22 Rebîülahir 638 (10 Kasım 1240) tarihinde Dımaşk'ta Benî Zekî'lerin malikanesinde vefat eden İbnü'l-Arabî, Kāsiyûn dağı eteğindeki Salihiye semtinde bulunan Kadı Muhyiddin İbnü'z-Zekî ailesinin kabristanına defnedildi. Daha sonra iki oğlunun da gömüldüğü bu yer sonraki devirlerde Şam bölgesinde yaygınlık kazanmaya başlayan tasavvuf karşıtı akımların oluşturduğu aleyhte propagandalar neticesinde bakımsız kalarak unutulmaya yüz tuttu. Yavuz Sultan Selim, Mısır seferi dönüşünde uğradığı Şam'da ilk iş olarak onun kabrinin yerini tesbit ettirerek üzerine bir türbe, yanına da bir cami ve bir tekke yaptırmıştır. II. Abdülhamid tarafından tamir ettirilen türbe bugün de şeyhi sevenlerce ziyaret edilmektedir. Abdülvehhab b. Ahmed eş-Şa'ranî'nin naklettiği meşhur bir rivayete göre İbnü'l-Arabî, kabrinin harap olacağını ve Yavuz Sultan Selim tarafından ihya edileceğini, "Sîn (Selim) Şîn'e (Şam) girince Muhyiddin'in kabri ortaya çıkar" şeklindeki rumuzlu ifadesiyle önceden bildirmiştir (el-Kibrîtü'l-aĥmer, I, 188)..

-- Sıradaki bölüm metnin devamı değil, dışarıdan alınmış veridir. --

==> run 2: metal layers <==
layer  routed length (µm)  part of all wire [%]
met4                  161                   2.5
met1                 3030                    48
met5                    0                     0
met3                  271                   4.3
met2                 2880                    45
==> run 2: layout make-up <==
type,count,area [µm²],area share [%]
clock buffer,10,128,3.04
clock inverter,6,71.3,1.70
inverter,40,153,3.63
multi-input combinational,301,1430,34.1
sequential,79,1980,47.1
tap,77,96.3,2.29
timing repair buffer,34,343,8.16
[config.mk]
export PLATFORM = sky130hd
export DESIGN_NAME = instr_sequencer
export DESIGN_NICKNAME = d
export VERILOG_FILES = /design/src/rtl/instr_sequencer_pkg.sv /design/src/rtl/instr_sequencer_fields.sv /design/src/rtl/instr_sequencer.sv
export SDC_FILE = /design/constraint.sdc
export NUM_CORES = 1
export LEC_CHECK = 0
export ABC_AREA = 1
export ABC_CLOCK_PERIOD_IN_PS = 2500
export CAP_MARGIN = 25
export CORE_MARGIN = 5
export CORE_UTILIZATION = 45
export DETAILED_ROUTE_END_ITERATION = 6
export DONT_BUFFER_PORTS = 1
export HOLD_SLACK_MARGIN = 0.03
export PLACE_DENSITY_LB_ADDON = 0.08
export SLEW_MARGIN = 20
export SYNTH_ARGS = -nofsm -noshare
export SYNTH_HDL_FRONTEND = slang
export SYNTH_SLANG_ARGS = --single-unit
[constraint.sdc]
create_clock -name clk -period 2.5 [get_ports clk]
set_input_delay 0.5 -clock clk [delete_from_list [all_inputs] [get_ports clk]]
set_output_delay 0.5 -clock clk [all_outputs]
set_load 0.005 [all_outputs]
## src/rtl/cpu_pkg.sv

```systemverilog
// Shared CPU-side definitions: button indices, arbiter FSM states and the
// winner-search helper used by btn_event_arbiter.
package cpu_pkg;

  localparam int NUM_BTNS = 4;
  localparam int BTN_PUSH = 3;
  localparam int BTN_POP  = 2;
  localparam int BTN_ADD  = 1;
  localparam int BTN_MULT = 0;

  typedef enum logic {
    IDLE  = 1'b0,
    GRANT = 1'b1
  } arb_state_e;

  // Walk downward from 'start' (wrapping 0 -> 3) and return the first set bit.
  function automatic logic [1:0] pick_winner(input logic [3:0] req, input logic [1:0] start);
    logic [1:0] idx;
    logic [1:0] cand;
    logic       found;
    idx   = start;
    found = 1'b0;
    for (int k = 0; k < NUM_BTNS; k++) begin
      cand = start - 2'(k);
      if (!found && req[cand]) begin
        idx   = cand;
        found = 1'b1;
      end
    end
    return idx;
  endfunction

endpackage

```

## src/rtl/btn_debounce.sv

```systemverilog
// One pushbutton: SYNC_STAGES-deep synchronizer followed by a tick-sampled
// debouncer. 'rise' pulses for one cycle when the debounced level goes 0->1.
module btn_debounce #(
  parameter int DEBOUNCE_TICKS = 4,
  parameter int SYNC_STAGES    = 2
) (
  input  logic clk,
  input  logic reset,
  input  logic btn_raw,
  input  logic tick_ms,
  output logic rise
);

  logic [SYNC_STAGES-1:0] sync_reg;
  logic [3:0]             cnt_reg;
  logic                   level_reg;
  logic                   rise_reg;
  logic                   sync_out;

  assign sync_out = sync_reg[SYNC_STAGES-1];
  assign rise     = rise_reg;

  // Synchronizer chain; nothing downstream sees btn_raw directly.
  always_ff @(posedge clk) begin
    if (reset) begin
      sync_reg <= '0;
    end else begin
      sync_reg <= {sync_reg[SYNC_STAGES-2:0], btn_raw};
    end
  end

  // Accept a new level only after DEBOUNCE_TICKS consecutive differing samples.
  always_ff @(posedge clk) begin
    if (reset) begin
      cnt_reg   <= '0;
      level_reg <= 1'b0;
      rise_reg  <= 1'b0;
    end else begin
      rise_reg <= 1'b0;
      if (tick_ms) begin
        if (sync_out == level_reg) begin
          cnt_reg <= '0;
        end else if (cnt_reg == 4'(DEBOUNCE_TICKS - 1)) begin
          cnt_reg   <= '0;
          level_reg <= sync_out;
          rise_reg  <= sync_out;
        end else begin
          cnt_reg <= cnt_reg + 4'd1;
        end
      end
    end
  end

endmodule

```

## src/rtl/btn_event_arbiter.sv

```systemverilog
// Debounces four pushbuttons, latches presses as pending events and grants
// them one at a time to the CPU, holding each grant until evt_ack.
// Build option: define BTN_EVENT_RR_EN for round-robin arbitration instead of
// fixed priority (PUSH > POP > ADD > MULT).
module btn_event_arbiter
  import cpu_pkg::*;
#(
  parameter int DEBOUNCE_TICKS = 4,
  parameter int SYNC_STAGES    = 2
) (
  input  logic       clk,
  input  logic       reset,
  input  logic [3:0] btn_in,
  input  logic       tick_ms,
  input  logic       evt_ack,
  output logic [3:0] evt_req,
  output logic       evt_valid,
  output logic [3:0] pending,
  output logic [3:0] overrun
);

  logic [3:0] rise;
  logic [3:0] clr;
  logic [1:0] search_start;

  arb_state_e state_reg, state_next;
  logic [1:0] idx_reg, idx_next;
  logic [3:0] evt_req_reg, evt_req_next;
  logic       evt_valid_reg, evt_valid_next;
  logic [3:0] pending_reg, pending_next;
  logic [3:0] overrun_reg, overrun_next;

  generate
    for (genvar gi = 0; gi < NUM_BTNS; gi++) begin : g_btn
      btn_debounce #(
        .DEBOUNCE_TICKS(DEBOUNCE_TICKS),
        .SYNC_STAGES   (SYNC_STAGES)
      ) u_debounce (
        .clk    (clk),
        .reset  (reset),
        .btn_raw(btn_in[gi]),
        .tick_ms(tick_ms),
        .rise   (rise[gi])
      );
    end
  endgenerate

`ifdef BTN_EVENT_RR_EN
  logic [1:0] rr_ptr_reg, rr_ptr_next;

  // Search starts just below the last acknowledged button.
  assign search_start = rr_ptr_reg - 2'd1;
  assign rr_ptr_next  = (state_reg == GRANT && evt_ack) ? idx_reg : rr_ptr_reg;

  // Round-robin pointer moves only when the CPU takes an event.
  always_ff @(posedge clk) begin
    if (reset) begin
      rr_ptr_reg <= 2'(BTN_MULT);
    end else begin
      rr_ptr_reg <= rr_ptr_next;
    end
  end
`else
  assign search_start = 2'(BTN_PUSH);
`endif

  // Next-state, grant and pending/overrun bookkeeping.
  always_comb begin
    state_next = state_reg;
    idx_next   = idx_reg;
    clr        = 4'b0000;
    case (state_reg)
      IDLE: begin
        if (pending_reg != 4'b0000) begin
          idx_next   = pick_winner(pending_reg, search_start);
          state_next = GRANT;
        end
      end
      GRANT: begin
        if (evt_ack) begin
          clr        = 4'b0001 << idx_reg;
          state_next = IDLE;
        end
      end
      default: state_next = IDLE;
    endcase
    evt_valid_next = (state_next == GRANT);
    evt_req_next   = evt_valid_next ? (4'b0001 << idx_next) : 4'b0000;
    // A new press wins over a same-cycle ack clear.
    pending_next   = (pending_reg & ~clr) | rise;
    overrun_next   = overrun_reg | (rise & pending_reg & ~clr);
  end

  // State and registered outputs.
  always_ff @(posedge clk) begin
    if (reset) begin
      state_reg     <= IDLE;
      idx_reg       <= 2'd0;
      evt_req_reg   <= 4'b0000;
      evt_valid_reg <= 1'b0;
      pending_reg   <= 4'b0000;
      overrun_reg   <= 4'b0000;
    end else begin
      state_reg     <= state_next;
      idx_reg       <= idx_next;
      evt_req_reg   <= evt_req_next;
      evt_valid_reg <= evt_valid_next;
      pending_reg   <= pending_next;
      overrun_reg   <= overrun_next;
    end
  end

  assign evt_req   = evt_req_reg;
  assign evt_valid = evt_valid_reg;
  assign pending   = pending_reg;
  assign overrun   = overrun_reg;

endmodule

```

## config.mk

```make
export PLATFORM = sky130hd
export DESIGN_NAME = btn_event_arbiter
export DESIGN_NICKNAME = d
export VERILOG_FILES = /design/src/rtl/cpu_pkg.sv /design/src/rtl/btn_debounce.sv /design/src/rtl/btn_event_arbiter.sv
export SDC_FILE = /design/constraint.sdc
export NUM_CORES = 1
export LEC_CHECK = 0
export ABC_AREA = 1
export CAP_MARGIN = 5
export CORE_MARGIN = 3
export CORE_UTILIZATION = 52
export CTS_BUF_LIST = sky130_fd_sc_hd__clkbuf_8
export DETAILED_ROUTE_END_ITERATION = 8
export GPL_TIMING_DRIVEN = 0
export HOLD_SLACK_MARGIN = 0.1
export PLACE_DENSITY = 0.75
export SLEW_MARGIN = 20
export SYNTH_ARGS = -nofsm -noshare
export SYNTH_HDL_FRONTEND = slang
export SYNTH_SLANG_ARGS = --single-unit
```

## constraint.sdc

```tcl
create_clock -name clk -period 1.2 [get_ports clk]
set_input_delay 0.3 -clock clk [delete_from_list [all_inputs] [get_ports clk]]
set_output_delay 0.3 -clock clk [all_outputs]
set_load 0.02 [all_outputs]
```
### config.mk
export PLATFORM = sky130hd
export DESIGN_NAME = multdiv_ctrl
export DESIGN_NICKNAME = d
export VERILOG_FILES = /design/src/rtl/execute_pkg.sv /design/src/rtl/div_radix2.sv /design/src/rtl/multdiv_ctrl.sv
export SDC_FILE = /design/constraint.sdc
export NUM_CORES = 2
export LEC_CHECK = 0
export ABC_CLOCK_PERIOD_IN_PS = 10610
export BUFFER_PORTS_ARGS = -buffer_cell sky130_fd_sc_hd__buf_2
export CAP_MARGIN = 15
export CORE_MARGIN = 2
export CORE_UTILIZATION = 65
export CTS_CLUSTER_SIZE = 10
export DETAILED_ROUTE_END_ITERATION = 8
export HOLD_SLACK_MARGIN = 0.12
export PLACE_DENSITY = 0.83
export SYNTH_ARGS = -nofsm -noshare
export SYNTH_HDL_FRONTEND = slang
export SYNTH_SLANG_ARGS = --single-unit
### constraint.sdc
create_clock -name clk -period 10.61 [get_ports clk]
set_input_delay 2.122 -clock clk [delete_from_list [all_inputs] [get_ports clk]]
set_output_delay 2.122 -clock clk [all_outputs]
set_load 0.03 [all_outputs]
### config.mk
export PLATFORM = sky130hd
export DESIGN_NAME = network_source
export DESIGN_NICKNAME = d
export VERILOG_FILES = /design/src/rtl/network_source.sv
export SDC_FILE = /design/constraint.sdc
export NUM_CORES = 1
export LEC_CHECK = 0
export ABC_AREA = 0
export BUFFER_PORTS_ARGS = -buffer_cell sky130_fd_sc_hd__buf_2
export CORE_MARGIN = 5
export CORE_UTILIZATION = 39
export DETAILED_ROUTE_END_ITERATION = 12
export GPL_TIMING_DRIVEN = 0
export PLACE_DENSITY = 0.64
export SETUP_SLACK_MARGIN = 0.15
export SYNTH_ARGS = -nofsm -noshare
export SYNTH_HDL_FRONTEND = slang
export SYNTH_SLANG_ARGS = --single-unit
### constraint.sdc
create_clock -name clk -period 1.9 [get_ports clk]
set_input_delay 0.285 -clock clk [delete_from_list [all_inputs] [get_ports clk]]
set_output_delay 0.285 -clock clk [all_outputs]
set_load 0.02 [all_outputs]
### src/rtl/network_source.sv
// Host-stream to network adapter: collects per-input charges from command words
// and issues network steps (or a clear) carrying that frame.
module network_source #(
  parameter  int NUM_INP      = 4,
  parameter  int CHARGE_WIDTH = 8,
  parameter  int RUN_WIDTH    = 8,
  localparam int IDX_WIDTH    = (NUM_INP > 1) ? $clog2(NUM_INP) : 1,
  localparam int PAY_WIDTH    = (CHARGE_WIDTH > RUN_WIDTH) ? CHARGE_WIDTH : RUN_WIDTH,
  localparam int SRC_WIDTH    = 2 + IDX_WIDTH + PAY_WIDTH
) (
  input  logic                            clk,
  input  logic                            rst,
  input  logic                            src_valid,
  output logic                            src_ready,
  input  logic [SRC_WIDTH-1:0]            src,
  input  logic                            net_ready,
  output logic                            net_valid,
  output logic                            net_clear,
  output logic [NUM_INP*CHARGE_WIDTH-1:0] net_inp
);

  typedef enum logic [1:0] {
    ST_ACCEPT,
    ST_RUN,
    ST_CLEAR
  } state_t;

  localparam logic [1:0] OP_NOP = 2'b00;
  localparam logic [1:0] OP_SPK = 2'b01;
  localparam logic [1:0] OP_RUN = 2'b10;
  localparam logic [1:0] OP_CLR = 2'b11;

  state_t                            state_q, state_d;
  logic [NUM_INP*CHARGE_WIDTH-1:0]   frame_q, frame_d;
  logic [RUN_WIDTH-1:0]              remaining_q, remaining_d;
  logic                              net_valid_q, net_valid_d;
  logic                              net_clear_q, net_clear_d;

  logic [1:0]                        src_op;
  logic [IDX_WIDTH-1:0]              src_idx;
  logic [PAY_WIDTH-1:0]              src_pay;
  logic [31:0]                       idx_ext;
  logic [RUN_WIDTH-1:0]              run_len;
  logic                              src_fire;
  logic                              net_fire;

  assign src_op    = src[SRC_WIDTH-1 -: 2];
  assign src_idx   = src[PAY_WIDTH +: IDX_WIDTH];
  assign src_pay   = src[PAY_WIDTH-1:0];
  assign idx_ext   = 32'(src_idx);
  assign run_len   = src_pay[RUN_WIDTH-1:0];

  assign src_ready = (state_q == ST_ACCEPT) && !rst;
  assign src_fire  = src_valid && src_ready;
  assign net_fire  = net_valid_q && net_ready;

  assign net_valid = net_valid_q;
  assign net_clear = net_clear_q;
  assign net_inp   = frame_q;

  always_comb begin
    state_d     = state_q;
    frame_d     = frame_q;
    remaining_d = remaining_q;
    net_valid_d = net_valid_q;
    net_clear_d = net_clear_q;

    case (state_q)
      ST_ACCEPT: begin
        if (src_fire) begin
          case (src_op)
            OP_NOP: ;
            // Only in-range indices match a slot; out-of-range SPK words fall through unused.
            OP_SPK: begin
              for (int i = 0; i < NUM_INP; i++) begin
                if (idx_ext == 32'(i)) begin
                  frame_d[i*CHARGE_WIDTH +: CHARGE_WIDTH] = src_pay[CHARGE_WIDTH-1:0];
                end
              end
            end
            OP_RUN: begin
              if (run_len != '0) begin
                remaining_d = run_len;
                net_valid_d = 1'b1;
                net_clear_d = 1'b0;
                state_d     = ST_RUN;
              end
            end
            OP_CLR: begin
              net_valid_d = 1'b1;
              net_clear_d = 1'b1;
              state_d     = ST_CLEAR;
            end
            default: ;
          endcase
        end
      end

      // Charges ride only on the first step of a run; later steps carry zeros.
      ST_RUN: begin
        if (net_fire) begin
          frame_d     = '0;
          remaining_d = remaining_q - RUN_WIDTH'(1);
          if (remaining_q == RUN_WIDTH'(1)) begin
            net_valid_d = 1'b0;
            state_d     = ST_ACCEPT;
          end
        end
      end

      ST_CLEAR: begin
        if (net_fire) begin
          frame_d     = '0;
          net_valid_d = 1'b0;
          net_clear_d = 1'b0;
          state_d     = ST_ACCEPT;
        end
      end

      default: begin
        state_d     = ST_ACCEPT;
        net_valid_d = 1'b0;
        net_clear_d = 1'b0;
      end
    endcase
  end

  always_ff @(posedge clk) begin
    if (rst) begin
      state_q     <= ST_ACCEPT;
      frame_q     <= '0;
      remaining_q <= '0;
      net_valid_q <= 1'b0;
      net_clear_q <= 1'b0;
    end else begin
      state_q     <= state_d;
      frame_q     <= frame_d;
      remaining_q <= remaining_d;
      net_valid_q <= net_valid_d;
      net_clear_q <= net_clear_d;
    end
  end

endmodule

İbnü'l-Arabî, ilk evliliğini memleketinin ileri gelen şahsiyetlerinden Abdûn el-Bicaî'nin kızı ile İşbîliye'de iken yaptı. İkinci defa Mekke'de Haremeyn Emîri Yûnus b. Yûsuf'un kızı ile evlendi. Bu evliliğinden Muhammed İmadüddin adındaki oğlu oldu. Üçüncü evliliğini Malatya'da Sadreddin Konevî'nin dul annesiyle yaptı. Dördüncü olarak Dımaşk Malikî kadısı Zevavî'nin kızıyla evlendiği kaydedilmektedir. İkinci oğlu Muhammed Sa'deddin'in Malatya'da doğduğunu bildiren kaynaklar esas alındığında onun üçüncü evlilikten olduğu kabul edilir. Bu durumda Muhammed Sa'deddin, Sadreddin Konevî'nin üvey kardeşidir.

ESERLERİ VE ÜSLUBÛ

İbnü'l-Arabî eserlerini herhangi bir müellif gibi düşünüp taşınarak yazmadığını, bu eserlerde yer alan bilgilerin zihinsel ürünler olmaktan ziyade birer "ilahî imla" olduğunu özellikle vurgular (el-Fütûĥat, I, 59). Bu tür bir biliş tarzıyla sahip olunan bilgileri yazıya geçirirken ya-şadıklarını bir doğum sancısına benzetir ve bütün eserlerinin, ya Allah'tan gelen mevaridin kalbini yaracak ve ciğerlerini parçalayacak hale geldiğinde daha fazla dayanamayıp bunlardan zaptedebildiklerini kaydetmek suretiyle veya hakikatin doğrudan doğruya mükaşefesiyle yahut da bizzat Allah'ın emriyle imkan dairesine geldiğini söyler (a.g.e., III, 477). Rûhulemîn (Cebrail, bk. eş-Şuara 26/193) kalbinin üzerine indiğinde beşerî terkibinin dağıldığını, kendisine zan, tahmin ve şüpheden arınmış bilgiler verdiğini belirtir (et-Tenezzülatü'l-Mevśıliyye, s. 7).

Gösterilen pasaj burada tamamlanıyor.